5. Extensions, Rigidity, and Obstructions

• Rigidity: The compact positive case yields only (weighted) round spheres, mirroring the uniqueness of $\mathbb{C}P^n$ in Kähler geometry under positive holomorphic bisectional curvature, and extends to certain Sasaki orbifolds.
• Obstructions: The basic first Chern class $c_1^B$ must be positive and the contact bundle's Chern class must vanish for the normalization $\operatorname{Ric}^T=(2n+2)\omega^T$.
• Non-Einstein Solitons: There exist non-Einstein Sasaki–Ricci solitons of positive curvature, e.g., on weighted spheres, highlighting the genuine novelty over the Kähler setting.

6. Parallelism with Kähler and Uniformization Theorems

The Sasaki uniformization framework generalizes and refines classical results:

Setting	Model Uniformization Space	Curvature Assumption
Kähler (Yau/Mori/Siu)	$\mathbb{CP}^n$	$HBC>0$
Sasaki (compact)	$S^{2n+1}$, weighted spheres	$THBC>0$
Kähler (Mok)	Hermitian symmetric factors	$HBC\ge0$
Sasaki (general)	Flat, symmetric, weighted	$THBC\ge0$
Sasaki (noncompact)	$\mathbb{H}_n$ ($\mathbb{C}^n \times \mathbb{R}$)	$THBC>0$, max vol

This parallelism extends to orbifold quotients and isomorphism criteria via deformation, basic Chern class conditions, and, in the compact case, analogues of Simpson’s theory using Higgs bundles and variation of Hodge structure (Kasuya et al., 2022).

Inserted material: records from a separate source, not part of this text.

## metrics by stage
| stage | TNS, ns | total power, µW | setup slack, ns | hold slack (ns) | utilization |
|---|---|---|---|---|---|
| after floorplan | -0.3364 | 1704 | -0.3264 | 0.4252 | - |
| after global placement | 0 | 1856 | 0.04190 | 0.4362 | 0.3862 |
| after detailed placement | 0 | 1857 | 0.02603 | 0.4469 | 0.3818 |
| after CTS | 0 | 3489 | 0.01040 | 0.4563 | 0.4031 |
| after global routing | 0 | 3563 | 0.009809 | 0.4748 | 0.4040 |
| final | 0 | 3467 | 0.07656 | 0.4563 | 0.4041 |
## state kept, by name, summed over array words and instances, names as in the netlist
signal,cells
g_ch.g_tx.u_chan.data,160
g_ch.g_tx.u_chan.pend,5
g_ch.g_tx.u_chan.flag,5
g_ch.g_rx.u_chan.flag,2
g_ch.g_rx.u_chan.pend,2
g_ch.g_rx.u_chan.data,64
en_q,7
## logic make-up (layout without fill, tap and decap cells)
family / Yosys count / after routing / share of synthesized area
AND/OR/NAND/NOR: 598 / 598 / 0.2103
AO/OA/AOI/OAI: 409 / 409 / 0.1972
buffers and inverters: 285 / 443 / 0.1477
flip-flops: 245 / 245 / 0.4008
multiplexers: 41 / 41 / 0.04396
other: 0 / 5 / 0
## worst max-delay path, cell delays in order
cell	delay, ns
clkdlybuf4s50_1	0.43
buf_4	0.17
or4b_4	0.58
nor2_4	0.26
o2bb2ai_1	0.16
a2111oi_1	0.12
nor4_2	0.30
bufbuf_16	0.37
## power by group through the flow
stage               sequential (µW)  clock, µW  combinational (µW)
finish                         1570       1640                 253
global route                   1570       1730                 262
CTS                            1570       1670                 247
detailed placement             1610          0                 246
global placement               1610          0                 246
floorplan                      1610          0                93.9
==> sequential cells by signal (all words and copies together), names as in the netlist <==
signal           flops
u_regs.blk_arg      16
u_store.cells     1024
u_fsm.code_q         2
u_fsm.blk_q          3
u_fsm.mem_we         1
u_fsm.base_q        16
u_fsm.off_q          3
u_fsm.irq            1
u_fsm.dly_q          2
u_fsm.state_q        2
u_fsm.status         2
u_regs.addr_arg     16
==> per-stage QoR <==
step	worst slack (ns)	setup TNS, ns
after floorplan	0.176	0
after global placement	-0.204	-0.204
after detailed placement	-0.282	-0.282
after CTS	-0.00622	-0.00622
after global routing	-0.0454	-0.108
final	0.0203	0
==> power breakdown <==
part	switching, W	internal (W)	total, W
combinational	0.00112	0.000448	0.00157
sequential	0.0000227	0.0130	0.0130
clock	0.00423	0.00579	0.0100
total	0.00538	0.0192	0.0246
`config.mk`:
```
export PLATFORM = sky130hd
export DESIGN_NAME = tx_pkt_fifo
export DESIGN_NICKNAME = d
export VERILOG_FILES = /design/src/rtl/tpf_pkg.sv /design/src/rtl/tpf_regs.sv /design/src/rtl/tpf_store.sv /design/src/rtl/tpf_level.sv /design/src/rtl/tpf_rdctl.sv /design/src/rtl/tx_pkt_fifo.sv
export SDC_FILE = /design/constraint.sdc
export NUM_CORES = 1
export LEC_CHECK = 0
export BUFFER_PORTS_ARGS = -buffer_cell sky130_fd_sc_hd__buf_2
export CORE_MARGIN = 2
export CORE_UTILIZATION = 50
export CTS_BUF_LIST = sky130_fd_sc_hd__clkbuf_8
export DETAILED_ROUTE_END_ITERATION = 8
export GPL_TIMING_DRIVEN = 0
export PLACE_DENSITY = 0.68
export SYNTH_ARGS = -nofsm -noshare
export SYNTH_HDL_FRONTEND = slang
export SYNTH_HIERARCHICAL = 1
export SYNTH_SLANG_ARGS = --single-unit
```
`constraint.sdc`:
```
create_clock -name clk -period 4.8 [get_ports clk]
set_clock_uncertainty 0.05 [all_clocks]
set_input_delay 1.44 -clock clk [delete_from_list [all_inputs] [get_ports clk]]
set_output_delay 1.44 -clock clk [all_outputs]
set_load 0.02 [all_outputs]
```
`src/rtl/tpf_pkg.sv`:
```
package tpf_pkg;
  typedef enum logic [1:0] {RS_IDLE, RS_SEND, RS_DRAIN} rstate_t;

  typedef struct packed {
    logic sop;
    logic eop;
  } mark_t;

  localparam logic [1:0] SEL_START  = 2'd0;
  localparam logic [1:0] SEL_WARN   = 2'd1;
  localparam logic [1:0] SEL_AFULL  = 2'd2;
  localparam logic [1:0] SEL_AEMPTY = 2'd3;
endpackage

```
`src/rtl/tpf_regs.sv`:
```
module tpf_regs #(
  parameter int TW = 7,
  parameter int RST_START  = 16,
  parameter int RST_WARN   = 48,
  parameter int RST_AFULL  = 3,
  parameter int RST_AEMPTY = 8
) (
  input  logic          clk,
  input  logic          rst,
  input  logic          cfg_we,
  input  logic [1:0]    cfg_sel,
  input  logic [TW-1:0] cfg_wdata,
  output logic [TW-1:0] thr_start,
  output logic [TW-1:0] thr_warn,
  output logic [TW-1:0] thr_afull,
  output logic [TW-1:0] thr_aempty
);
  localparam int NREG = 4;
  localparam logic [TW-1:0] RV [NREG] = '{TW'(RST_START), TW'(RST_WARN),
                                          TW'(RST_AFULL), TW'(RST_AEMPTY)};
  logic [TW-1:0] regs [NREG];

  for (genvar i = 0; i < NREG; i++) begin : g_reg
    always_ff @(posedge clk) begin
      if (rst)
        regs[i] <= RV[i];
      else if (cfg_we && cfg_sel == 2'(i))
        regs[i] <= cfg_wdata;
    end
  end

  assign thr_start  = regs[0];
  assign thr_warn   = regs[1];
  assign thr_afull  = regs[2];
  assign thr_aempty = regs[3];
endmodule

```
`src/rtl/tpf_store.sv`:
```
module tpf_store
  import tpf_pkg::*;
#(
  parameter int AW = 6
) (
  input  logic          clk,
  input  logic          we,
  input  logic [AW-1:0] waddr,
  input  logic [7:0]    wdata,
  input  mark_t         wmark,
  input  logic          re,
  input  logic [AW-1:0] raddr,
  output logic [7:0]    rdata,
  output mark_t         rmark
);
  localparam int DEPTH = 1 << AW;

  // Byte payload: synchronous read so that block RAM can be used.
  logic [7:0] mem [DEPTH];
  // Packet markers: narrow array read asynchronously by the read control.
  mark_t      marks [DEPTH];

  always_ff @(posedge clk) begin
    if (we) mem[waddr] <= wdata;
    if (re) rdata <= mem[raddr];
  end

  always_ff @(posedge clk) begin
    if (we) marks[waddr] <= wmark;
  end

  assign rmark = marks[raddr];
endmodule

```
`src/rtl/tpf_level.sv`:
```
module tpf_level #(
  parameter int AW = 6
) (
  input  logic          clk,
  input  logic          rst,
  input  logic          push,
  input  logic          pop,
  input  logic          push_eop,
  input  logic          pop_eop,
  input  logic [AW:0]   thr_start,
  input  logic [AW:0]   thr_warn,
  input  logic [AW:0]   thr_afull,
  input  logic [AW:0]   thr_aempty,
  output logic [AW-1:0] waddr,
  output logic [AW-1:0] raddr,
  output logic [AW:0]   lvl,
  output logic          nonempty,
  output logic          warn_q,
  output logic          afull_q,
  output logic          aempty_q,
  output logic          start_q
);
  localparam int DEPTH = 1 << AW;
  localparam logic [AW:0] FULLV = (AW+1)'(DEPTH);

  logic [AW:0] wptr, rptr, eop_cnt;
  logic [AW:0] wptr_n, rptr_n, eop_n, lvl_n, free_n;

  always_comb begin
    wptr_n = wptr + (AW+1)'(push);
    rptr_n = rptr + (AW+1)'(pop);
    lvl_n  = wptr_n - rptr_n;
    free_n = FULLV - lvl_n;
    eop_n  = eop_cnt;
    if (push_eop && !pop_eop)
      eop_n = eop_cnt + (AW+1)'(1);
    else if (!push_eop && pop_eop)
      eop_n = eop_cnt - (AW+1)'(1);
  end

  // Flags are registered from next-state values so they agree with the pointers.
  always_ff @(posedge clk) begin
    if (rst) begin
      wptr     <= '0;
      rptr     <= '0;
      eop_cnt  <= '0;
      warn_q   <= 1'b0;
      afull_q  <= 1'b0;
      aempty_q <= 1'b0;
      start_q  <= 1'b0;
    end else begin
      wptr     <= wptr_n;
      rptr     <= rptr_n;
      eop_cnt  <= eop_n;
      warn_q   <= free_n <= thr_warn;
      afull_q  <= free_n <= thr_afull;
      aempty_q <= (lvl_n <= thr_aempty) && (eop_n == '0);
      start_q  <= (eop_n != '0) || ((thr_start != '0) && (lvl_n >= thr_start));
    end
  end

  assign waddr    = wptr[AW-1:0];
  assign raddr    = rptr[AW-1:0];
  assign lvl      = wptr - rptr;
  assign nonempty = wptr != rptr;
endmodule

```
`src/rtl/tpf_rdctl.sv`:
```
module tpf_rdctl
  import tpf_pkg::*;
(
  input  logic  clk,
  input  logic  rst,
  input  logic  rd_req,
  input  logic  nonempty,
  input  logic  aempty_q,
  input  logic  start_q,
  input  mark_t tail,
  output logic  pop,
  output logic  pop_eop,
  output logic  rd_valid,
  output logic  rd_sop,
  output logic  rd_eop,
  output logic  rd_err
);
  rstate_t st;
  logic    send_pop;

  always_comb begin
    send_pop = (st == RS_SEND) && rd_req && !aempty_q && nonempty;
    pop      = send_pop || ((st == RS_DRAIN) && nonempty);
    pop_eop  = pop && tail.eop;
  end

  always_ff @(posedge clk) begin
    if (rst) begin
      st       <= RS_IDLE;
      rd_valid <= 1'b0;
      rd_sop   <= 1'b0;
      rd_eop   <= 1'b0;
      rd_err   <= 1'b0;
    end else begin
      rd_valid <= send_pop;
      rd_sop   <= send_pop && tail.sop;
      rd_eop   <= send_pop && tail.eop;
      rd_err   <= (st == RS_SEND) && aempty_q;
      unique case (st)
        RS_IDLE:  if (start_q) st <= RS_SEND;
        RS_SEND:  if (aempty_q) st <= RS_DRAIN;
                  else if (pop_eop) st <= RS_IDLE;
        RS_DRAIN: if (pop_eop) st <= RS_IDLE;
        default:  st <= RS_IDLE;
      endcase
    end
  end
endmodule

```
`src/rtl/tx_pkt_fifo.sv`:
```
module tx_pkt_fifo
  import tpf_pkg::*;
#(
  parameter int AW = 6,
  parameter int RST_START  = 16,
  parameter int RST_WARN   = (1 << AW) - 16,
  parameter int RST_AFULL  = 3,
  parameter int RST_AEMPTY = 8
) (
  input  logic        clk,
  input  logic        rst,
  input  logic        cfg_we,
  input  logic [1:0]  cfg_sel,
  input  logic [AW:0] cfg_wdata,
  input  logic        wr_valid,
  input  logic [7:0]  wr_data,
  input  logic        wr_sop,
  input  logic        wr_eop,
  output logic        wr_ready,
  output logic        wr_warn,
  output logic        wr_afull,
  input  logic        rd_req,
  output logic        rd_valid,
  output logic [7:0]  rd_data,
  output logic        rd_sop,
  output logic        rd_eop,
  output logic        rd_err
);
  localparam int TW = AW + 1;

  logic [TW-1:0] thr_start, thr_warn, thr_afull, thr_aempty;
  logic [AW-1:0] waddr, raddr;
  logic [AW:0]   lvl;
  logic          nonempty, aempty_q, start_q, afull_q;
  logic          push, pop, pop_eop;
  mark_t         wmark, tail;

  assign wr_ready = !afull_q;
  assign wr_afull = afull_q;
  assign push     = wr_valid && !afull_q;
  assign wmark    = '{sop: wr_sop, eop: wr_eop};

  tpf_regs #(
    .TW(TW), .RST_START(RST_START), .RST_WARN(RST_WARN),
    .RST_AFULL(RST_AFULL), .RST_AEMPTY(RST_AEMPTY)
  ) u_regs (
    .clk(clk), .rst(rst), .cfg_we(cfg_we), .cfg_sel(cfg_sel), .cfg_wdata(cfg_wdata),
    .thr_start(thr_start), .thr_warn(thr_warn), .thr_afull(thr_afull),
    .thr_aempty(thr_aempty)
  );

  tpf_level #(.AW(AW)) u_level (
    .clk(clk), .rst(rst), .push(push), .pop(pop),
    .push_eop(push && wr_eop), .pop_eop(pop_eop),
    .thr_start(thr_start), .thr_warn(thr_warn), .thr_afull(thr_afull),
    .thr_aempty(thr_aempty), .waddr(waddr), .raddr(raddr), .lvl(lvl),
    .nonempty(nonempty), .warn_q(wr_warn), .afull_q(afull_q),
    .aempty_q(aempty_q), .start_q(start_q)
  );

  tpf_store #(.AW(AW)) u_store (
    .clk(clk), .we(push), .waddr(waddr), .wdata(wr_data), .wmark(wmark),
    .re(pop), .raddr(raddr), .rdata(rd_data), .rmark(tail)
  );

  tpf_rdctl u_rdctl (
    .clk(clk), .rst(rst), .rd_req(rd_req), .nonempty(nonempty),
    .aempty_q(aempty_q), .start_q(start_q), .tail(tail),
    .pop(pop), .pop_eop(pop_eop), .rd_valid(rd_valid), .rd_sop(rd_sop),
    .rd_eop(rd_eop), .rd_err(rd_err)
  );
endmodule

```
==> results.toml <==
[route]
wl_mm = 68.1
drc = 0
drtAntennaViolNets = 0
wl_per_cell_um = 26.9
first_iter_violations = 1878
drtPass1Iterations = 6
vias = 15263
vias_per_cell = 6.03

[pwr]
p_leak_nw = 10.4
peakVddDrop_uv = 252
p_comb_share_pct = 12.5
powerDensity_mw_per_mm2 = 413
p_int_mw = 10.1
switching_share_pct = 24.6
sequentialPowerShare_pct = 51.6
power_frac_clock_pct = 36.0
switching_power_mw = 3.29

[clock_network]
root_buffer = "clkbuf_8"
cts_tree = "built"
insertion_delay_ps = 720
cts_hold_buf = 0
clk_pin_slew_ps = 60
ctsHtreeMaxLevel = 3
clock_sinks = 707
clockBufferDepth = 3
cts_buffers = 112

[global_route]
track_usage_pct = 23.1
grt_pass1_wl_mm = 99.8
grt_pass1_vias = 15374
grt_antenna_before_repair = 1
use_met2_pct = 36.2
grt_max_degree = 66
grt-busiest-layer = "met2"
met3_usage_pct = 4.42
grt_overflow = 0
use_met1_pct = 32.1

[timing]
fin_tns_setup_ps = 0
setup_viol = 0
finalMaxSlewViolations = 0
slew_headroom_pct = 11.4
rsz0062_at_grt = "true"
timing.hold.ws_ps = 446
max_slew.worst_pin.slew_ps = 1300
max_freq_mhz = 216
post-route-period-util_pct = 96.6
finalHoldViolCount = 0
finalCriticalPeriod_ps = 4640

[final_layout]
nets = 1740
multi_input_area_mm2 = 0.00743
fin_area_mm2 = 0.0324
drive_above_1_share_pct = 24.3
regArea_mm2 = 0.0209
area_growth_syn_to_layout_pct = 11.9
fillCellCount = 4320

[setup_path]
path_class = "flop to flop"
crit_fanout = 5
crit_start = "u_level/rptr[4]"
r2r_start = "u_level/rptr[4]"
end_kind = "flop"
critPathLaunchType = "flop"
crit_required_ps = 5360
worst_ep_arrival_time_ps = 5190

[yosys]
syn_area_per_cell_um2 = 19.1
synthesis.nets = 1588
yosys_warnings = 6
netlist_area_mm2 = 0.0289
syn_inst = 1517

[die]
rows = 88
initial_core_util_pct = 50.4
die_area_mm2 = 0.0598
io_pins = 39
dieWidth_um = 245
die_h_um = 245
core_area_mm2 = 0.0575

[placed_design]
globalplace.congestion = 0.871
post_dp_cell_area_mm2 = 0.0301
io_buffers = 37
post-dp-hpwl_mm = 42.9

[status]
status = "completed"

[worst_hold_path]
worstHoldStart = "u_rdctl/st[1]"
worstHoldPathType = "flop to flop"

[flow_run]
drv_cap = 0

7. Open Problems and Future Directions

For noncompact Sasaki manifolds in higher dimension, the conjecture reduces to open questions about affine pseudoconvex domains: classification of $\Omega \subset \mathbb{C}^n$ such that $M^{2n+1} \cong \Omega \times \mathbb{R}$ is CR–biholomorphic to the standard Heisenberg group remains unresolved for $n > 2$. Topological obstructions related to exotic $\mathbb{R}^4$ structures also arise. Possible generalizations concern orbifold singularities, weaker curvature conditions, and the exploration of quasi-Einstein or constant scalar curvature Sasaki metrics (He et al., 2012, Kasuya et al., 2022, Chang et al., 15 Jan 2026).